Solicitation and advertising of private offerings, which would include the posting of information about deals on websites, would be allowed only when the product is sold to accredited investors.
Under Section 501 of SEC Regulation D, to be an accredited investor, a person must have an individual net worth, or joint net worth with a spouse, that exceeds $1 million at the time of the purchase, excluding the value of the primary residence of such person. Alternatively, a person with income exceeding $200,000 in each of the two most recent years or joint income with a spouse exceeding $300,000 for those years may be considered accredited.
Jamieson writes that the rule proposal did not specify what methods issuers must use to ensure they sell only to accredited investors. Such verification methods “would be impractical and potentially ineffective," the SEC staff said in a release.

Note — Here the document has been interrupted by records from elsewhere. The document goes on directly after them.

**config.mk**
```make
export PLATFORM = sky130hd
export DESIGN_NAME = ccx_top
export DESIGN_NICKNAME = d
export VERILOG_FILES = /design/src/pkg/ccx_pkg.sv /design/src/hw/ccx_top.sv
export SDC_FILE = /design/constraint.sdc
export NUM_CORES = 1
export LEC_CHECK = 0
export BUFFER_PORTS_ARGS = -buffer_cell sky130_fd_sc_hd__buf_2
export CORE_MARGIN = 2
export CORE_UTILIZATION = 62
export CTS_BUF_LIST = sky130_fd_sc_hd__clkbuf_8
export DETAILED_ROUTE_END_ITERATION = 12
export PLACE_DENSITY = 0.87
export REMOVE_ABC_BUFFERS = 1
export SLEW_MARGIN = 40
export SYNTH_ARGS = -nofsm -noshare
export SYNTH_HDL_FRONTEND = slang
export SYNTH_SLANG_ARGS = --single-unit
```
**constraint.sdc**
```tcl
create_clock -name aclk -period 5.3 [get_ports aclk]
set_input_delay 0.795 -clock aclk [delete_from_list [all_inputs] [get_ports aclk]]
set_output_delay 0.795 -clock aclk [all_outputs]
set_load 0.01 [all_outputs]
```
**src/pkg/ccx_pkg.sv**
```systemverilog
// Constants, field layout and register select type of the checksum and CRC accelerator
package ccx_pkg;

  // Register indices; byte address on the bus is four times the index
  localparam logic [15:0] IDX_CONFIG     = 16'ha078;
  localparam logic [15:0] IDX_DATA_BYTE0 = 16'ha07c;
  localparam logic [15:0] IDX_DATA_BYTE1 = 16'ha07d;
  localparam logic [15:0] IDX_DATA_BYTE2 = 16'ha07e;
  localparam logic [15:0] IDX_DATA_BYTE3 = 16'ha07f;

  // Configuration register field positions
  localparam int CFG_WIDTH_POS   = 6;
  localparam int CFG_REVERSE_POS = 5;
  localparam int CFG_DISCARD_POS = 4;
  localparam int CFG_SEED_POS    = 3;
  localparam int CFG_BUSY_POS    = 0;

  // Reset values
  localparam logic [7:0]  CONFIG_RESET = 8'h00;
  localparam logic [7:0]  DATA_RESET   = 8'h00;

  // Function select codes
  localparam logic [2:0] FN_OFF   = 3'h0;
  localparam logic [2:0] FN_CK8   = 3'h1;
  localparam logic [2:0] FN_CK32  = 3'h2;
  localparam logic [2:0] FN_CRC_A = 3'h3;
  localparam logic [2:0] FN_CRC_B = 3'h4;
  localparam logic [2:0] FN_CRC32 = 3'h5;
  localparam logic [2:0] FN_RSVD  = 3'h6;
  localparam logic [2:0] FN_CLEAR = 3'h7;

  // Polynomials, implicit top bit left out
  localparam logic [15:0] POLY_CRC_A = 16'h8005;
  localparam logic [15:0] POLY_CRC_B = 16'h1021;
  localparam logic [31:0] POLY_CRC32 = 32'h04c11db7;

  // Default seeds restored by the clear command
  localparam logic [31:0] SEED_CHECKSUM = 32'h00000000;
  localparam logic [31:0] SEED_CRC16    = 32'h0000ffff;
  localparam logic [31:0] SEED_CRC32    = 32'hffffffff;

  // Bus response codes
  localparam logic [1:0] RESP_OKAY   = 2'b00;
  localparam logic [1:0] RESP_SLVERR = 2'b10;

  // Register select after address decode
  typedef enum logic [2:0] {
    SEL_CONFIG, SEL_BYTE0, SEL_BYTE1, SEL_BYTE2, SEL_BYTE3, SEL_NONE
  } ccx_sel_type;

endpackage

```
**src/hw/ccx_top.sv**
```systemverilog
// Checksum and CRC accelerator with AXI4-Lite register slave
//
// Behaviour
// - Entry takes one cycle per input byte
// - Width field selects 8/16/24/32-bit input
// - Flip mirrors input bits within selected width
// - Result and seed never bit-flipped
// - Checksum adds previous carry unless discarded
// - Seed bit loads data port into seed
// - Function 000 disables the engine
// - 001 is 8-bit, 010 is 32-bit checksum
// - 011 is CRC-16 polynomial 8005
// - 100 is CRC-16 polynomial 1021
// - 101 is CRC-32 polynomial; 110 reserved
// - 111 clears state, restores default seed
// - Busy flag reads one while computing
// - Low byte write starts the calculation
// - Data port bytes read back the result
//
// Local design decision: the AXI4-Lite slave port.
`timescale 1ns/100ps

module ccx_top
  import ccx_pkg::*;
#(
  parameter int ADDR_W = 18
) (
  input  wire logic              aclk,    // System clock, 20 MHz
  input  wire logic              aresetn, // Synchronous reset, active low
  input  wire logic [ADDR_W-1:0] awaddr,  // Write address
  input  wire logic [2:0]        awprot,  // Write protection, unused
  input  wire logic              awvalid, // Write address valid
  output logic                   awready, // Write address ready
  input  wire logic [31:0]       wdata,   // Write data
  input  wire logic [3:0]        wstrb,   // Write byte strobes
  input  wire logic              wvalid,  // Write data valid
  output logic                   wready,  // Write data ready
  output logic [1:0]             bresp,   // Write response
  output logic                   bvalid,  // Write response valid
  input  wire logic              bready,  // Write response ready
  input  wire logic [ADDR_W-1:0] araddr,  // Read address
  input  wire logic [2:0]        arprot,  // Read protection, unused
  input  wire logic              arvalid, // Read address valid
  output logic                   arready, // Read address ready
  output logic [31:0]            rdata,   // Read data
  output logic [1:0]             rresp,   // Read response
  output logic                   rvalid,  // Read data valid
  input  wire logic              rready   // Read data ready
);

  typedef struct packed {
    logic              awready;
    logic [ADDR_W-1:0] awaddr;
    logic              wready;
    logic [7:0]        wbyte;
    logic              wlane;
    logic              bvalid;
    logic [1:0]        bresp;
    logic              arready;
    logic [ADDR_W-1:0] araddr;
    logic              rvalid;
    logic [1:0]        rresp;
    logic [31:0]       rdata;
    logic [1:0]        width;
    logic              reverse;
    logic              discard;
    logic              seed;
    logic [2:0]        func;
    logic [23:0]       hold;
    logic [31:0]       result;
    logic              carry;
    logic [2:0]        left;
    logic [31:0]       shreg;
  } ccx_state_type;

  ccx_state_type st;
  ccx_state_type next_st;

  // Decode one byte address into a register select
  function automatic ccx_sel_type decode(input logic [ADDR_W-1:0] addr);
    logic [ADDR_W-1:0] idx;
    idx = {2'b00, addr[ADDR_W-1:2]};
    decode = SEL_NONE;
    if (addr[1:0] == 2'b00) begin
      if (idx == ADDR_W'(IDX_CONFIG)) decode = SEL_CONFIG;
      else if (idx == ADDR_W'(IDX_DATA_BYTE0)) decode = SEL_BYTE0;
      else if (idx == ADDR_W'(IDX_DATA_BYTE1)) decode = SEL_BYTE1;
      else if (idx == ADDR_W'(IDX_DATA_BYTE2)) decode = SEL_BYTE2;
      else if (idx == ADDR_W'(IDX_DATA_BYTE3)) decode = SEL_BYTE3;
    end
  endfunction

  // One byte through a 16-bit CRC, MSB first, no reflection
  function automatic logic [15:0] crc16_byte(input logic [15:0] crc, input logic [7:0] d,
                                             input logic [15:0] poly);
    logic [15:0] c;
    logic        fb;
    c = crc;
    for (int i = 7; i >= 0; i--) begin
      fb = c[15] ^ d[i];
      c = {c[14:0], 1'b0} ^ (fb ? poly : 16'h0000);
    end
    crc16_byte = c;
  endfunction

  // One byte through the 32-bit CRC, MSB first, no reflection
  function automatic logic [31:0] crc32_byte(input logic [31:0] crc, input logic [7:0] d);
    logic [31:0] c;
    logic        fb;
    c = crc;
    for (int i = 7; i >= 0; i--) begin
      fb = c[31] ^ d[i];
      c = {c[30:0], 1'b0} ^ (fb ? POLY_CRC32 : 32'h00000000);
    end
    crc32_byte = c;
  endfunction

  // Bit mirror of a full word
  function automatic logic [31:0] mirror(input logic [31:0] w);
    for (int i = 0; i < 32; i++) begin
      mirror[i] = w[31-i];
    end
  endfunction

  // Default seed of the programmed function
  function automatic logic [31:0] default_seed(input logic [2:0] fn);
    unique case (fn)
      FN_CRC_A, FN_CRC_B: default_seed = SEED_CRC16;
      FN_CRC32:           default_seed = SEED_CRC32;
      default:            default_seed = SEED_CHECKSUM;
    endcase
  endfunction

  // Combinational helpers
  ccx_sel_type wsel;
  ccx_sel_type rsel;
  logic        aw_held;
  logic        w_held;
  logic        ar_held;
  logic        idle;
  logic [31:0] entry;
  logic [31:0] masked;
  logic [31:0] aligned;
  logic [4:0]  pad;
  logic [32:0] sum32;
  logic [8:0]  sum8;
  logic [7:0]  cur_byte;
  logic        carry_in;
  logic        engine_on;

  assign wsel    = decode(st.awaddr);
  assign rsel    = decode(st.araddr);
  assign aw_held = !st.awready && !st.bvalid;
  assign w_held  = !st.wready && !st.bvalid;
  assign ar_held = !st.arready && !st.rvalid;
  assign idle    = (st.left == 3'h0);

  // Engine input word built from held high bytes and the low byte
  assign entry    = {st.hold, st.wbyte};
  assign pad      = 5'((3 - int'(st.width)) * 8);
  assign masked   = (entry << pad) >> pad;
  // Mirror lands the flipped word left-aligned, as the byte feed wants
  assign aligned  = st.reverse ? mirror(masked) : (masked << pad);
  assign carry_in = st.carry && !st.discard;
  assign sum32    = {1'b0, st.result} + {1'b0, aligned >> pad} + 33'(carry_in);
  assign cur_byte = st.shreg[31:24];
  assign sum8     = {1'b0, st.result[7:0]} + {1'b0, cur_byte} + 9'(carry_in);
  // Reserved and off codes never start the engine
  assign engine_on = (st.func != FN_OFF) && (st.func != FN_RSVD);

  // Next-state logic
  always_comb begin
    next_st = st;

    // Per-byte engine step, one input byte each cycle
    if (!idle) begin
      next_st.left  = st.left - 3'h1;
      next_st.shreg = {st.shreg[23:0], 8'h00};
      unique case (st.func)
        FN_CK8: begin
          next_st.result = {24'h000000, sum8[7:0]};
          next_st.carry  = sum8[8];
        end
        FN_CRC_A: next_st.result = {16'h0000, crc16_byte(st.result[15:0], cur_byte,
                                                         POLY_CRC_A)};
        FN_CRC_B: next_st.result = {16'h0000, crc16_byte(st.result[15:0], cur_byte,
                                                         POLY_CRC_B)};
        FN_CRC32: next_st.result = crc32_byte(st.result, cur_byte);
        default: ;
      endcase
    end

    // Address and data channels taken independently
    if (awvalid && st.awready) begin
      next_st.awready = 1'b0;
      next_st.awaddr  = awaddr;
    end
    if (wvalid && st.wready) begin
      next_st.wready = 1'b0;
      next_st.wbyte  = wdata[7:0];
      next_st.wlane  = wstrb[0];
    end

    // Register write once both halves are held and the engine is idle
    if (aw_held && w_held && idle) begin
      next_st.bvalid = 1'b1;
      next_st.bresp  = (wsel == SEL_NONE) ? RESP_SLVERR : RESP_OKAY;
      if (st.wlane) begin
        unique case (wsel)
          SEL_CONFIG: begin
            next_st.width   = st.wbyte[CFG_WIDTH_POS+:2];
            next_st.reverse = st.wbyte[CFG_REVERSE_POS];
            next_st.discard = st.wbyte[CFG_DISCARD_POS];
            next_st.seed    = st.wbyte[CFG_SEED_POS];
            // Clear keeps the programmed function so the seed matches it
            if (st.wbyte[2:0] == FN_CLEAR) begin
              next_st.result = default_seed(st.func);
              next_st.carry  = 1'b0;
              next_st.hold   = 24'h000000;
            end else begin
              next_st.func = st.wbyte[2:0];
            end
          end
          SEL_BYTE1: next_st.hold[7:0]   = st.wbyte;
          SEL_BYTE2: next_st.hold[15:8]  = st.wbyte;
          SEL_BYTE3: next_st.hold[23:16] = st.wbyte;
          SEL_BYTE0: begin
            if (st.seed) begin
              next_st.result = entry;
              next_st.carry  = 1'b0;
            end else if (engine_on) begin
              next_st.left  = 3'({1'b0, st.width} + 3'h1);
              next_st.shreg = aligned;
              if (st.func == FN_CK32) begin
                next_st.result = sum32[31:0];
                next_st.carry  = sum32[32];
              end
            end
          end
          default: ;
        endcase
      end
    end

    // Write response retires, both write channels reopen
    if (st.bvalid && bready) begin
      next_st.bvalid  = 1'b0;
      next_st.awready = 1'b1;
      next_st.wready  = 1'b1;
    end

    // Read path
    if (arvalid && st.arready) begin
      next_st.arready = 1'b0;
      next_st.araddr  = araddr;
    end
    // Configuration reads stall nothing, result reads wait for idle
    if (ar_held && (idle || rsel == SEL_CONFIG)) begin
      next_st.rvalid = 1'b1;
      next_st.rresp  = (rsel == SEL_NONE) ? RESP_SLVERR : RESP_OKAY;
      unique case (rsel)
        SEL_CONFIG: next_st.rdata = {24'h000000, st.width, st.reverse, st.discard, st.seed,
                                     2'b00, !idle};
        SEL_BYTE0:  next_st.rdata = {24'h000000, st.result[7:0]};
        SEL_BYTE1:  next_st.rdata = {24'h000000, st.result[15:8]};
        SEL_BYTE2:  next_st.rdata = {24'h000000, st.result[23:16]};
        SEL_BYTE3:  next_st.rdata = {24'h000000, st.result[31:24]};
        default:    next_st.rdata = 32'h00000000;
      endcase
    end
    if (st.rvalid && rready) begin
      next_st.rvalid  = 1'b0;
      next_st.arready = 1'b1;
    end
  end

  // State register
  always_ff @(posedge aclk) begin
    if (!aresetn) begin
      st         <= '0;
      st.awready <= 1'b1;
      st.wready  <= 1'b1;
      st.arready <= 1'b1;
      st.width   <= CONFIG_RESET[CFG_WIDTH_POS+:2];
      st.func    <= CONFIG_RESET[2:0];
      st.wbyte   <= DATA_RESET;
    end else begin
      st <= next_st;
    end
  end

  // Outputs straight from the state flops
  assign awready = st.awready;
  assign wready  = st.wready;
  assign bvalid  = st.bvalid;
  assign bresp   = st.bresp;
  assign arready = st.arready;
  assign rvalid  = st.rvalid;
  assign rresp   = st.rresp;
  assign rdata   = st.rdata;

endmodule

```
---- Word-level counts from Yosys, hierarchy flattened ----
Cells that the tools add are included.
storage, ports and cells
  output and inout bits ................... 41
  register bits ........................... 186
  input port bits ......................... 85
  logic and storage cells ................. 206
cells by class
  reductions and logical operators ........ 38
  shift operators ......................... 4
  bitwise logic cells ..................... 49
  add/sub/neg operators ................... 7
  eq/ne operators ......................... 28
  mux-type cells .......................... 56
operators by type and width
  kind                  number
  $mux 68               4
  $xor 32x27->32        8
  $mux 27               8
  $eq 16x16->1 const B  10
  $mux 16               8
  $pmux 32 s4           1
  $xor 16x13->16        8
  $xor 16x16->16        8
  $mux 13               8
  $mux 35               2
  $mux 33               2
  $pmux 33 s2           1
  $pmux 32 s2           1
  $shl 32x5->32         2
  $shr 32x5->32         2
  $mux 57               1
  $pmux 8 s2            3
  $pmux 8 s5            1
  $add 32x32->33        1
  $add 33x1->33         1
  $mux 32               1
  $mux 3                10
  $xor 1x1->1           23
  $eq 3x3->1 const B    7
  other kinds (22)      61

---- Logic depth before layout (Yosys ltp) ----
  word-level depth ........................ 32
  depth in mapped cells ................... 21
  mapped depth without buffers ............ 20

---- Least setup slack after synthesis ----
No wires, ideal clock.
  path kind ............................... flip-flop to flip-flop
  start ................................... register st[98] in the netlist's numbering
  end ..................................... register st[57] in the netlist's numbering
  clock period less this slack ............ 4.198 ns
  stages on the path, launching flop included .. 19
  data required time ...................... 5.183 ns
  arrival time ............................ 4.081 ns
  slack ................................... 1.102 ns
  path buffers ............................ 1
  library setup time ...................... 0.117 ns
  cells stage by stage .................... dfxtp_1 -> buf_1 -> mux2_2 -> nor2_1 -> a211oi_1 -> a21oi_1 -> o21ai_0 -> nor2_1 -> nor2_1 -> fa_1 -> a211oi_1 -> nor2_1 -> o31a_1 -> a21bo_2 -> a21oi_1 -> o21ai_0 -> a2111oi_0 -> o41ai_1 -> a22o_1
between the ends
  word-level cells in the longest chain between the ends .. 14
RTL lines
  what                      RTL line        source
  start: declaration        ccx_top.sv:76   ccx_state_type st;
  start signal: assignment  ccx_top.sv:288  st <= next_st;
  $sub 2x2->2 *             ccx_top.sv:160  assign pad = 5'((3 - int'(st.width)) * 8);
  $shl 32x5->32             ccx_top.sv:161  assign masked = (entry << pad) >> pad;
  $shr 32x5->32             ccx_top.sv:161
  $shl 32x5->32             ccx_top.sv:163  assign aligned = st.reverse ? mirror(masked) : (masked << pad);
  $mux 32                   ccx_top.sv:163
  $shr 32x5->32 *           ccx_top.sv:165  assign sum32 = {1'b0, st.result} + {1'b0, aligned >> pad} + 33'(carry_in);
  $add 32x32->33 *          ccx_top.sv:165
  $add 33x1->33 *           ccx_top.sv:165
  $mux 33 *                 ccx_top.sv:234  if (st.func == FN_CK32) begin
  $mux 68 *                 ccx_top.sv:231  end else if (engine_on) begin
  $mux 33 *                 ccx_top.sv:228  if (st.seed) begin
  $pmux 33 s2 *             ccx_top.sv:209  unique case (wsel)
  $mux 68 *                 ccx_top.sv:208  if (st.wlane) begin
  $mux 68 *                 ccx_top.sv:205  if (aw_held && w_held && idle) begin
Mark *: on every way between the ends. The rest lies on a longest branch, timed or not.
A chain may end at the register's enable or synchronous reset.

---- Worst setup path in the final report ----
  start ................................... register st[97] in the netlist's numbering
  end ..................................... register st[57] in the netlist's numbering
between the ends
  word-level cells in the longest chain between the ends .. 10
RTL lines
  what            RTL line
  $mux 32         ccx_top.sv:163
  $shr 32x5->32   ccx_top.sv:165
  $add 32x32->33  ccx_top.sv:165
  $add 33x1->33   ccx_top.sv:165
  $mux 33         ccx_top.sv:234
  $mux 68         ccx_top.sv:231
  $mux 33         ccx_top.sv:228
  $pmux 33 s2     ccx_top.sv:209
  $mux 68         ccx_top.sv:208
  $mux 68         ccx_top.sv:205
No other way between the ends.

==> results.cfg <==
[sta]
period_share = 0.922
finalSetupTns_ns = 0
skew_ns = 0.0138
hold_ws_ns = 0.468
setup-violations-final = 0
max_freq_mhz = 205
drv_slew = 0
max_slew_margin = 0.450
rsz0062_at_grt = false
min_period_ns = 4.89
worstMarginPinSlew_ns = 0.824
hold_viol_final = 0

[power_and_ir_drop]
irDropWorstVdd_v = 0.000441
p_leak_nw = 5.27
power.density_nw_per_um2 = 196
power_mw = 2.70

[placed_design]
dp_hpwl_um = 33200
finalWeightedCongestion = 1.07
dpl_cell_area_um2 = 13300
place_inst = 1959
portBuffers = 66

[synth]
synth_common_cells = 240 x nand2_1, 160 x dfxtp_1, 156 x nor2_1
synth_area_per_cell_um2 = 7.62
synth-async-reset-ratio = 0
yosys_warnings = 0
netlist_area_um2 = 13000
synth-edff-count = 0
yosysSeqAreaShare = 0.246
yosys.area.top_type = dfxtp_1
synth.area.top_cells = dfxtp_1 25%, nand2_1 6.9%, xnor2_1 5.4%, nor2_1 4.5%, ha_1 3.9%
yosysMostFrequentCell = nand2_1
ys_ff_latch = 160
yosysTopAreaCellShare = 0.246
yosys_most_used_dff = dfxtp_1
netlist_instances = 1712
synth_cell_types = 87

[final_layout]
n_antenna_cell = 0
regArea_um2 = 3210
multi_input_area_um2 = 9090
fillers = 1807
fin_nets = 1833
area_growth_pct = 5.48
fin_cells = 1991
stdcell_area_um2 = 13800
drive_above_1_share = 0.119

[clock_tree]
cts_num_sinks = 160
clk_latency_ns = 0.48
htreeDepth = 4
hold_buffers = 0
postCtsSetupRepairBufs = 0
cts_buffers = 17
cts_tree = done
clk_path_buf_depth = 2
cts_resized = 0
clk_pin_slew_ns = 0.11
cts_root_buf = clkbuf_8

[worst_setup_path]
critPathSlowestCell = dfxtp_2
reg2reg_depth = 17
cp_common_cell = nor2_1
critPathMaxFanout = 34
arrival_ns = 5.27
worstReg2RegEnd = st[57]$_SDFF_PN0_
critPathKind = flip-flop to flip-flop
r2r-start = st[97]$_SDFFE_PN0P_
start_kind = flip-flop
ff2ff_setup_slack_ns = 0.41
endpoint_kind = flip-flop
crit_chain = buf_4, a21oi_1, nor2_1, nand2_1, o21ai_0, nor2_1, nor2_1, ha_1, o21ai_0, nor2_1, o31a_1, a21bo_2, a21oi_1, o21ai_0, a2111oi_0, o41ai_1, a22o_1
slowest_delay_ns = 0.85
worstPathRequired_ns = 5.68

[drt]
routed_wl_um = 44700
drc = 0
first_pass_iters = 8
wire_per_inst_um = 22.4
vias = 13200
drt_iter0_drc = 1589
vias_per_cell = 6.64
antenna_left = 0

[floorplan]
initial_core_util = 0.626
dieArea_um2 = 22200
die_height_um = 149
coreArea_um2 = 20800
die_w_um = 149
num_rows = 53
io-pin-count = 126

[global_routing]
grtUsageTotal = 0.395
overflow = 0
grt_max_degree = 119
antenna_found_initial = 0
first_global_vias = 11800
grt_pass1_wl_um = 67200

[min_path]
hold-path-endpoint = st[152]$_SDFFE_PN0P_
min_path_cells = 2
hold_path_class = flip-flop to flip-flop
hold_start = st[152]$_SDFFE_PN0P_

[job]
cap_viol_max_count = 0

[run_status]
status = finished clean
cell usage in the layout (no fill, tap or decap), types with 27 or more instances in the layout:
cell / instances
mux2i_1: 39
and3_1: 27
a21boi_0: 50
nor2_1: 156
o21ai_0: 93
nor3_1: 32
buf_4: 33
nand3_1: 50
ha_1: 41
nor2b_1: 50
xnor2_1: 79
nand2_1: 239
dfxtp_1: 157
a211oi_1: 30
a22oi_1: 29
buf_2: 65
a21oi_1: 93
metal layers:
metal,part of all wire,global-route usage,vias up
met2,0.42,0.591,883
met3,0.12,0.0862,196
met4,0.067,0.223,0
met5,0,0,-
met1,0.39,0.528,6084
li1,-,-,6062
logic make-up (layout without fill, tap and decap cells):
logic type	count (synthesis)	after routing	synth area share
other	1	26	0.000288
muxes	61	61	0.0507
adders and majority gates	45	45	0.0455
buffers and inverters	177	156	0.0670
AOI/OAI and AO/OA	505	505	0.266
xor gates and xnor gates	124	124	0.0986
DFF	160	160	0.246
and+or+nand+nor	639	639	0.226
power breakdown:
part / switching [mW] / internal [mW] / total (mW)
Clock: 0.582 / 0.406 / 0.988
Sequential: 0.0307 / 1.24 / 1.27
Combinational: 0.320 / 0.125 / 0.445
state kept, by name, summed over array words and instances, names as in the netlist:
register  cells
arready       1
bvalid        1
cur_byte      8
awready       1
rvalid        1
rresp         1
wready        1
entry        32
st          105
rdata         8
bresp         1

The regulator is proposing that the issuers consider the type of purchaser and what they know about them, how the investor was solicited and the terms of the offering, such as minimum investment. Observers have been debating exactly how such verifications should work.
The InvestmentNews.com article adds that the issuers have been urging the SEC to allow them to continue using signed statements from investors who claim they meet accreditation standards. State securities regulators are pushing the agency to require substantiation of financial status, such as tax and income records.
The commission had planned last week to implement immediately effective rules allowing solicitation of private products, but the Chairman backtracked on that idea after state regulators and investor groups complained about not having the normal 30-day comment period to air their views. That change of heart caused friction among the commissioners.